(Stored data)
Segment Open
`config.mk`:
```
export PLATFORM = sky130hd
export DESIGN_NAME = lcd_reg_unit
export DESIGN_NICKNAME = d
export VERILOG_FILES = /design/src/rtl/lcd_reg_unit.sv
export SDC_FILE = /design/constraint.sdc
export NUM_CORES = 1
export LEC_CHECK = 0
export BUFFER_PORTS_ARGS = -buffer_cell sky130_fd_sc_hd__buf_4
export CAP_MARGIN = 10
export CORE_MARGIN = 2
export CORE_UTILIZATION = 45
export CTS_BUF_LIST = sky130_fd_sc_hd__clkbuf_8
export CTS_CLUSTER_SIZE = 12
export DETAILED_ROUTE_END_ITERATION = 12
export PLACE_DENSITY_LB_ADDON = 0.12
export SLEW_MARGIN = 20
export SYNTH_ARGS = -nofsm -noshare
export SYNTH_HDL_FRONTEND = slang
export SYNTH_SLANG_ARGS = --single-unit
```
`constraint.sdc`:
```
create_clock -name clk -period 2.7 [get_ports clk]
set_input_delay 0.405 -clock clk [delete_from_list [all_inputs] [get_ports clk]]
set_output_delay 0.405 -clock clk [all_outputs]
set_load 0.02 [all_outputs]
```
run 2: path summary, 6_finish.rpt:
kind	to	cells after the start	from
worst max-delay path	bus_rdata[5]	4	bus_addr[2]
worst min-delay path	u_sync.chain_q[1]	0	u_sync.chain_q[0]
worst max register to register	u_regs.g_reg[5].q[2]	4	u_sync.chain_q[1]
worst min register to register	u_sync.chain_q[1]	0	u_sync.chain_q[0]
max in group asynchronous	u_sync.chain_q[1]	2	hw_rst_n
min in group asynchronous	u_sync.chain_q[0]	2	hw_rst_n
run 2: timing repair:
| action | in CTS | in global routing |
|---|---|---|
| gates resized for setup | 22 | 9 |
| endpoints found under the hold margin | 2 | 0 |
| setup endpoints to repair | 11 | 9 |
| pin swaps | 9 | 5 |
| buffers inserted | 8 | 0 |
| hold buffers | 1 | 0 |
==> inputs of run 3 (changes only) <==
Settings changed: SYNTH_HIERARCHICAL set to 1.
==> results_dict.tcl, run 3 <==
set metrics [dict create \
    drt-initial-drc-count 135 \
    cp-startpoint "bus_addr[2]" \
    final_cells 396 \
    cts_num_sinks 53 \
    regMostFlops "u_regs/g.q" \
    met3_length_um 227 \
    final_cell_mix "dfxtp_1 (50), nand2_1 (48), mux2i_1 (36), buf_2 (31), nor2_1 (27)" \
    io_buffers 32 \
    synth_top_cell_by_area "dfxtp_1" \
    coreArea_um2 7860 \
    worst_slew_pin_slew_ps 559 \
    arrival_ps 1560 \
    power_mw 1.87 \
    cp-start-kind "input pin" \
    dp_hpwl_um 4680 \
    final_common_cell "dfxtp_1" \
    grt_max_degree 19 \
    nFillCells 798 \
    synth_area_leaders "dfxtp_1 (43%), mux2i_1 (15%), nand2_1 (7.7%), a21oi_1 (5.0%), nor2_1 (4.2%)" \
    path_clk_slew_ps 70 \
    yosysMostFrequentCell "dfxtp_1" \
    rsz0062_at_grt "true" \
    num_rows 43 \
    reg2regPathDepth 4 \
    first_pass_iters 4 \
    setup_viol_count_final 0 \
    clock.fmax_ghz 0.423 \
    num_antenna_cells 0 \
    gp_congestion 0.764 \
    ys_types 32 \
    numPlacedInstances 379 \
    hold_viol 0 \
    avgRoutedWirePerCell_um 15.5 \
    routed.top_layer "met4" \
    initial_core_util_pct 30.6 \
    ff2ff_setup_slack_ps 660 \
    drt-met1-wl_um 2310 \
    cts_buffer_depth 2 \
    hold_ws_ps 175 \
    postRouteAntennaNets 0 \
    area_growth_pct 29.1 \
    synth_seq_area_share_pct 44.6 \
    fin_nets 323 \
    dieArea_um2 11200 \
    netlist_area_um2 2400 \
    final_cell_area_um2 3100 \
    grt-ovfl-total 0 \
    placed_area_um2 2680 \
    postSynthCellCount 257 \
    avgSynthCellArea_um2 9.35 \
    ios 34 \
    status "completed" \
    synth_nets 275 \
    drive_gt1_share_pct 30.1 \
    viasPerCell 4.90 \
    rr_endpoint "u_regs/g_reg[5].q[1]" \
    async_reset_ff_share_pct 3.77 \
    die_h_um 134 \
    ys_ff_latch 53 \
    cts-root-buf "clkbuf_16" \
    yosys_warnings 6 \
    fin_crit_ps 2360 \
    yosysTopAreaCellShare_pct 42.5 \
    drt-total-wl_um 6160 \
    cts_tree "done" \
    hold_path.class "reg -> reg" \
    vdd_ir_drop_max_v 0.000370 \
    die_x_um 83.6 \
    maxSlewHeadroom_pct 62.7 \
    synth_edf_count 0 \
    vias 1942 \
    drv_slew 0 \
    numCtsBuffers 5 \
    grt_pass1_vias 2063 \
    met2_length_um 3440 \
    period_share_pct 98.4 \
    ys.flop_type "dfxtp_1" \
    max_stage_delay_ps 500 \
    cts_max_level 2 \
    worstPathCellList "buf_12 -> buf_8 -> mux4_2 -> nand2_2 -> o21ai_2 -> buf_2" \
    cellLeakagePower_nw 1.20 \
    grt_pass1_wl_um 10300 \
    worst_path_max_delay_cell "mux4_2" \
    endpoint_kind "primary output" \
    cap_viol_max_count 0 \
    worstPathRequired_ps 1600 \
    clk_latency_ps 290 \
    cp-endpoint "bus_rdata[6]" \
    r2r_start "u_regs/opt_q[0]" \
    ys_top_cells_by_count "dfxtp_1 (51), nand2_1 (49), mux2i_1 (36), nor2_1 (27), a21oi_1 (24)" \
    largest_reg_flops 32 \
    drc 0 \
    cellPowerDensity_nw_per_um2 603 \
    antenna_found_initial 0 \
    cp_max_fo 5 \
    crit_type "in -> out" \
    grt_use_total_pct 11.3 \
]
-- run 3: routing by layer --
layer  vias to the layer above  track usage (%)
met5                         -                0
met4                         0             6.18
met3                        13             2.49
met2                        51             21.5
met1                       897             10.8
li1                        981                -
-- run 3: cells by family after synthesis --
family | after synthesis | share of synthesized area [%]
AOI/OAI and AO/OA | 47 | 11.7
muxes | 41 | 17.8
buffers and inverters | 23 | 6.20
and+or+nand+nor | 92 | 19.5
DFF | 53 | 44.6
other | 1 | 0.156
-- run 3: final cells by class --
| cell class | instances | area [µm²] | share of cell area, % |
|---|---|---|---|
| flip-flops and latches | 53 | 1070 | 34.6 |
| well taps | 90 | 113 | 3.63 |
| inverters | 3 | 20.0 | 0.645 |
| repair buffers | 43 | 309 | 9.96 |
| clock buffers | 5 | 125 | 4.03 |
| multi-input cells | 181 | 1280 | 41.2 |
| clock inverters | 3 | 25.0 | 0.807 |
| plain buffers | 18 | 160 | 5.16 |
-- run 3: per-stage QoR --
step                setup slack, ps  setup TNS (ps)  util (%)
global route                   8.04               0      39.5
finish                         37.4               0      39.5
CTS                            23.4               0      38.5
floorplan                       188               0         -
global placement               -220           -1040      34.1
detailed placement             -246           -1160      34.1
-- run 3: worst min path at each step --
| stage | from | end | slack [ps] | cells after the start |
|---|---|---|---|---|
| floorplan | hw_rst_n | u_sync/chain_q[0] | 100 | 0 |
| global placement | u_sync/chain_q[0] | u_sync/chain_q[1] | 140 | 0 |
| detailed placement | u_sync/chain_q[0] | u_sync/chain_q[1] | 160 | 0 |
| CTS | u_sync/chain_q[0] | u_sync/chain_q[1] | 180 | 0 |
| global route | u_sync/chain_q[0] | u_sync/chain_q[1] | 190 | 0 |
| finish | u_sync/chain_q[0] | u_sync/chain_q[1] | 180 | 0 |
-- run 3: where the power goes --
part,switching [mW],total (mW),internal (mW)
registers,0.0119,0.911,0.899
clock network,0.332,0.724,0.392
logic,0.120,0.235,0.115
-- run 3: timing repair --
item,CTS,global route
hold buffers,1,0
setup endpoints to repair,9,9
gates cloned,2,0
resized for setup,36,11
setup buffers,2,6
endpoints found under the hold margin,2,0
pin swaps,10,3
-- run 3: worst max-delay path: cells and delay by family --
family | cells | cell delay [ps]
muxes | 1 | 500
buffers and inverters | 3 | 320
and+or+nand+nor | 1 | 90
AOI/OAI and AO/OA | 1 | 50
Segment Closed
Segment Open
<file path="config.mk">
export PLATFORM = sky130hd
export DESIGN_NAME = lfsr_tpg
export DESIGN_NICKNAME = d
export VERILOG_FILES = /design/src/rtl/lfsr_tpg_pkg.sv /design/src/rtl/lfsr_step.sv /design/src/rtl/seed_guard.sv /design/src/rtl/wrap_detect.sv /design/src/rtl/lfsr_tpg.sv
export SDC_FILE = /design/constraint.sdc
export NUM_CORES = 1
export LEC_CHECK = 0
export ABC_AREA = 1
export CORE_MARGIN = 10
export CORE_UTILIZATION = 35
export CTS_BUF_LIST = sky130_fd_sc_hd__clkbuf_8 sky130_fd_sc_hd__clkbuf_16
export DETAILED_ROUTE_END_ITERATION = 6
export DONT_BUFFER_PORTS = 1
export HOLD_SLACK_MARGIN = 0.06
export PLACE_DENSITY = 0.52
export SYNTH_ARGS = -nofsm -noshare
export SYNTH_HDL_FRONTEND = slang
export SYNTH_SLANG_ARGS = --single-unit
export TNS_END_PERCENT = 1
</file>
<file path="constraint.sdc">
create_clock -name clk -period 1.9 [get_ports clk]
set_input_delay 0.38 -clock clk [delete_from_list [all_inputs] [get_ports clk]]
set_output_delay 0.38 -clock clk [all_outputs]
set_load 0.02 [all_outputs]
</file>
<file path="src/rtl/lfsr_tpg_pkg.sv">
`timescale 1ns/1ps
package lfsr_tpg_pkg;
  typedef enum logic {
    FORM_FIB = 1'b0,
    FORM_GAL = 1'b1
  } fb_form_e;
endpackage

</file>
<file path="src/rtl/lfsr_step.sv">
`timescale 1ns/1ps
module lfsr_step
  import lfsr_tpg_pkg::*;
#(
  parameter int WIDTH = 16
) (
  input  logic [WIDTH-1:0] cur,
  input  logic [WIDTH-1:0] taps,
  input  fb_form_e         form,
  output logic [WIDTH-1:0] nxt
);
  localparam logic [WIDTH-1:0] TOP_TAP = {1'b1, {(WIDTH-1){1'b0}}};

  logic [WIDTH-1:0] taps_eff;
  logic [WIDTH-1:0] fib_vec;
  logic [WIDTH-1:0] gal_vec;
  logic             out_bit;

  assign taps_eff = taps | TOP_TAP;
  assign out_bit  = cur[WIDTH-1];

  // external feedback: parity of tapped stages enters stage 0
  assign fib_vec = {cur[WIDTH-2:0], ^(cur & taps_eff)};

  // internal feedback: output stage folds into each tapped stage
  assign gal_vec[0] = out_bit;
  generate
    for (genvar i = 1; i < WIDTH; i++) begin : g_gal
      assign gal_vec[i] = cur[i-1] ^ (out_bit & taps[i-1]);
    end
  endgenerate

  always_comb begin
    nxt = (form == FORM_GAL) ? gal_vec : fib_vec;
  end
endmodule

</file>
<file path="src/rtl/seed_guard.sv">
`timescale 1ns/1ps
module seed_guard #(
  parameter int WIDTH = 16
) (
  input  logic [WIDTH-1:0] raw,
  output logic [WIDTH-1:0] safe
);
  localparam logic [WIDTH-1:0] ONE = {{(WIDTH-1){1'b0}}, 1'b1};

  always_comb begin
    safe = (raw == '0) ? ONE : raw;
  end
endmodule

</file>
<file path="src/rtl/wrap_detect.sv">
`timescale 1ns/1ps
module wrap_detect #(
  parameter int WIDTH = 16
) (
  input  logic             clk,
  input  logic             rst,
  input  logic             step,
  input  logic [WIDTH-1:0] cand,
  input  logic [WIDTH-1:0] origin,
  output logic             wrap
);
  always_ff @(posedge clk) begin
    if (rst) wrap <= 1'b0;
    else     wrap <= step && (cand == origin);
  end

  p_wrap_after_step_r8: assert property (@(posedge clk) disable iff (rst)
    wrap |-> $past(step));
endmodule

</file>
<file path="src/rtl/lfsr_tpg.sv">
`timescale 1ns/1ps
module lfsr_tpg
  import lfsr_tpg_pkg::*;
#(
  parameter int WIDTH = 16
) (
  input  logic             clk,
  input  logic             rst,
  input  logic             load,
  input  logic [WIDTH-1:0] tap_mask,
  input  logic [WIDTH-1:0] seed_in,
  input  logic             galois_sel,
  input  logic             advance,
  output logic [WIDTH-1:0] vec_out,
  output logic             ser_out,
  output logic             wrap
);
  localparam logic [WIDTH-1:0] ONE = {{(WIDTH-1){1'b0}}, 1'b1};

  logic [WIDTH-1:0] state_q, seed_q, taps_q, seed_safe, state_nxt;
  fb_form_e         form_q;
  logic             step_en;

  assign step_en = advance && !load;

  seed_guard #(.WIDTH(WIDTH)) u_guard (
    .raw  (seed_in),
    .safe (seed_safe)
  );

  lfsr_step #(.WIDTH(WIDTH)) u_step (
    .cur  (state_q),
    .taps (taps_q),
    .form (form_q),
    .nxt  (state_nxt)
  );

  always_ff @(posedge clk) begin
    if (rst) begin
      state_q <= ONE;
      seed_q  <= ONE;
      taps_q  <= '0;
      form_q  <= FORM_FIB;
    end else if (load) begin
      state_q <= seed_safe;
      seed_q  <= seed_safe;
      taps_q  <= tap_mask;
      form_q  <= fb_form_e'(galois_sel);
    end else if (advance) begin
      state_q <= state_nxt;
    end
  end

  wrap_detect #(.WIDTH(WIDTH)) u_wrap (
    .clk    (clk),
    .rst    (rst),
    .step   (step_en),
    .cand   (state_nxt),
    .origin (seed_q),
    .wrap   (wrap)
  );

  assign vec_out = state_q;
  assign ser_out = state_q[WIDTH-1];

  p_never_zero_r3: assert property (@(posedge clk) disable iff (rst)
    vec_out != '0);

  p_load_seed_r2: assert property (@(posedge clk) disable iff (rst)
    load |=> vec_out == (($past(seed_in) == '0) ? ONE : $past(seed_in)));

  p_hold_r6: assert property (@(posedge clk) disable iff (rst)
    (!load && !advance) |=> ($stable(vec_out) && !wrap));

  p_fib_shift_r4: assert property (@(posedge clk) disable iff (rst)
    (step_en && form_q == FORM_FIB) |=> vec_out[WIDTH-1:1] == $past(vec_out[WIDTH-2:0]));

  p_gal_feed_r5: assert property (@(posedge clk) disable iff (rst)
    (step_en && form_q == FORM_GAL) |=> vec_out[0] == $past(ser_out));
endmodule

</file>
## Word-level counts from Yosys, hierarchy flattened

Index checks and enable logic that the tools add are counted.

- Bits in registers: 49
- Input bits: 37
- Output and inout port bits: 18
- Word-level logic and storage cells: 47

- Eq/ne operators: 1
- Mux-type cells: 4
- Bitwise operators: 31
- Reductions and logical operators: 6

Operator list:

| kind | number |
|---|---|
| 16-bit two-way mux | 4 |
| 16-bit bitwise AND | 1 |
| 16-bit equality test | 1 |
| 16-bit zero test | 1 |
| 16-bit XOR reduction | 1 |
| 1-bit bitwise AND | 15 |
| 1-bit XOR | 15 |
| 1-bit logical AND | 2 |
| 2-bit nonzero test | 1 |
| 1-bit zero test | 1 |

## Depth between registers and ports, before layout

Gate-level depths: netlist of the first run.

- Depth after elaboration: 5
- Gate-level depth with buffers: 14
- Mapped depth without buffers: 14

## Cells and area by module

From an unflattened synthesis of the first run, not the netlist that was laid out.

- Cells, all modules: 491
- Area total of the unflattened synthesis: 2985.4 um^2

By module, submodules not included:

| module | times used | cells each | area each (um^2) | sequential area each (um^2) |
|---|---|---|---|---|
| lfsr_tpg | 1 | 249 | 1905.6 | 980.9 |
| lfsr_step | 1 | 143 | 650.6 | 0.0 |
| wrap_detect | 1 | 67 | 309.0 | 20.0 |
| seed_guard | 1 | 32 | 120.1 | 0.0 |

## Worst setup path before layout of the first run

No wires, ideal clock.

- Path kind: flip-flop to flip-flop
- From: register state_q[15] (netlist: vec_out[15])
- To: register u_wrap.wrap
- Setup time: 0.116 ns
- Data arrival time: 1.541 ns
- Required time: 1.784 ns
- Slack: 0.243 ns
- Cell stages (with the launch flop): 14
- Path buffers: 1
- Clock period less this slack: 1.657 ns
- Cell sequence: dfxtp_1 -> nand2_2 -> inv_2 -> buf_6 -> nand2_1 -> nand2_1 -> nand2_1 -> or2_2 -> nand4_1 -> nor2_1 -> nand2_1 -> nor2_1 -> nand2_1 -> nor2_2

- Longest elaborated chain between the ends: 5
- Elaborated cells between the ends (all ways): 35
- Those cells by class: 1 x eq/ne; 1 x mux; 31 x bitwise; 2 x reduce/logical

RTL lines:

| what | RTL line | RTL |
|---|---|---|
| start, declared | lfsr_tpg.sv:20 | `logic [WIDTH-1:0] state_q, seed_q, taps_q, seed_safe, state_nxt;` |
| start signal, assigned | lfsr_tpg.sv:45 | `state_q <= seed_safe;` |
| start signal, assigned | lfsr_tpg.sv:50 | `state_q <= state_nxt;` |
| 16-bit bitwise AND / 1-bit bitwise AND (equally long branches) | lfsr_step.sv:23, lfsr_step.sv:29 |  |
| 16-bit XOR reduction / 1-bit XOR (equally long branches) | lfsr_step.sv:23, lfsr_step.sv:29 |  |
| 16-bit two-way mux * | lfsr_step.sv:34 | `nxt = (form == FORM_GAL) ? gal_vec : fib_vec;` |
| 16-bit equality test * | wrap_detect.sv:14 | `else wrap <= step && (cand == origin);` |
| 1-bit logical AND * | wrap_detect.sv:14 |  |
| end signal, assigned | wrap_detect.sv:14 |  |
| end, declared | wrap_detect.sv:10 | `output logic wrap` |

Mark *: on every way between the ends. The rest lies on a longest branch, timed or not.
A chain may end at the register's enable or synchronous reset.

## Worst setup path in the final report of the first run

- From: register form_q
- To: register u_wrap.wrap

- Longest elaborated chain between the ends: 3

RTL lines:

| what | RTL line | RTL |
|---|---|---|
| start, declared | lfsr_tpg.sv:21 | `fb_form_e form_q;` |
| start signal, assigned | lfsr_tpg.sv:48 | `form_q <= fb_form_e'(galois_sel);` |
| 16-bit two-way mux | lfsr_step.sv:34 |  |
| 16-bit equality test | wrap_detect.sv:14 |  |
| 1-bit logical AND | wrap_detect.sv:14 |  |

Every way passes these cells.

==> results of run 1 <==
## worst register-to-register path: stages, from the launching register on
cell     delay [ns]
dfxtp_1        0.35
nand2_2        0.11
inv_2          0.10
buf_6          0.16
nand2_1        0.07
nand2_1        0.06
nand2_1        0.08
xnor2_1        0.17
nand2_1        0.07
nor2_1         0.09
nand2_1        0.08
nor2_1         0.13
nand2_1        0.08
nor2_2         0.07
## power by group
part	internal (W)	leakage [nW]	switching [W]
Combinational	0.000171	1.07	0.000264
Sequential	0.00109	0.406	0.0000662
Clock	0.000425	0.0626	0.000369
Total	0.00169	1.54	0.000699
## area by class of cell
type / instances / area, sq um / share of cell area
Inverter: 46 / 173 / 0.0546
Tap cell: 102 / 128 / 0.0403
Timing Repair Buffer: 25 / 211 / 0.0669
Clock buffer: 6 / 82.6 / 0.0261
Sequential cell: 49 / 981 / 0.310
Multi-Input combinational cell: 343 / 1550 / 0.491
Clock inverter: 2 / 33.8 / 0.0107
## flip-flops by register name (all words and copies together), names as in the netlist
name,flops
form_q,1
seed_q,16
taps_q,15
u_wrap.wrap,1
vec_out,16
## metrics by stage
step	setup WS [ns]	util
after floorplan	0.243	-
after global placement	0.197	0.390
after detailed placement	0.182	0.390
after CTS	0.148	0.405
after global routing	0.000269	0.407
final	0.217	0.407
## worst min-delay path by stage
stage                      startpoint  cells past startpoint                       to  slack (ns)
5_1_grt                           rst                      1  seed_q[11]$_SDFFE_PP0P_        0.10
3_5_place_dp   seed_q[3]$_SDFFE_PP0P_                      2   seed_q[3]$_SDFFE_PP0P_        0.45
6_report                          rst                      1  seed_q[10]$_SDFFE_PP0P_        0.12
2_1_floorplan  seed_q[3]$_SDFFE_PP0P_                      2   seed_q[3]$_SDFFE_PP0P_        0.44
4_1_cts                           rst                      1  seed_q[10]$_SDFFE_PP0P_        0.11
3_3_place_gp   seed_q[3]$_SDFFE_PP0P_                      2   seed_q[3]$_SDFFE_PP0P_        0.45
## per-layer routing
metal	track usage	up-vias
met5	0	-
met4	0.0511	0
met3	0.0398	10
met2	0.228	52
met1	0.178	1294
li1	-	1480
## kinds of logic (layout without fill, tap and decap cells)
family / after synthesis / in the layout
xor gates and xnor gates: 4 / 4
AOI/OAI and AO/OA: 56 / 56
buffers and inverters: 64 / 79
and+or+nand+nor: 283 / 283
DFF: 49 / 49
Segment Closed
Segment Open
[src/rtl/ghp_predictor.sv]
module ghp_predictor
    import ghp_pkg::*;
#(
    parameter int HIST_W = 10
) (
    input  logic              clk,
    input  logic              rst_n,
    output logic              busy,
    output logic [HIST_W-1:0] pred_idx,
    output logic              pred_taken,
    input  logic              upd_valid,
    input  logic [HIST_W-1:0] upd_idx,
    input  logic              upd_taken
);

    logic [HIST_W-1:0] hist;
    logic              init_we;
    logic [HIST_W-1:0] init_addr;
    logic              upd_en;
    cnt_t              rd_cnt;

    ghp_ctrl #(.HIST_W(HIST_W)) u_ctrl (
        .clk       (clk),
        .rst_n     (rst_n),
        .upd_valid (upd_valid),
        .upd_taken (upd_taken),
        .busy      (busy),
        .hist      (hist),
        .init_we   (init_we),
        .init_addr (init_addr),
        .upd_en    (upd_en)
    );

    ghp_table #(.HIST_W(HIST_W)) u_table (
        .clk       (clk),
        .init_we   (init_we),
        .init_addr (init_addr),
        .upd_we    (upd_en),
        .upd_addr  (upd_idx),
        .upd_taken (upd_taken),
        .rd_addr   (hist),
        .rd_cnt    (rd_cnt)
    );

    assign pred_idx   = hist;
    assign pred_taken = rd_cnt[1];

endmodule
Segment Closed
### What you will do
If the word "endpoints" appears in a line above, copy that line.

### Reply to the exercise
| endpoints found under the hold margin | 2 | 0 |
| setup endpoints to repair | 11 | 9 |
setup endpoints to repair,9,9
endpoints found under the hold margin,2,0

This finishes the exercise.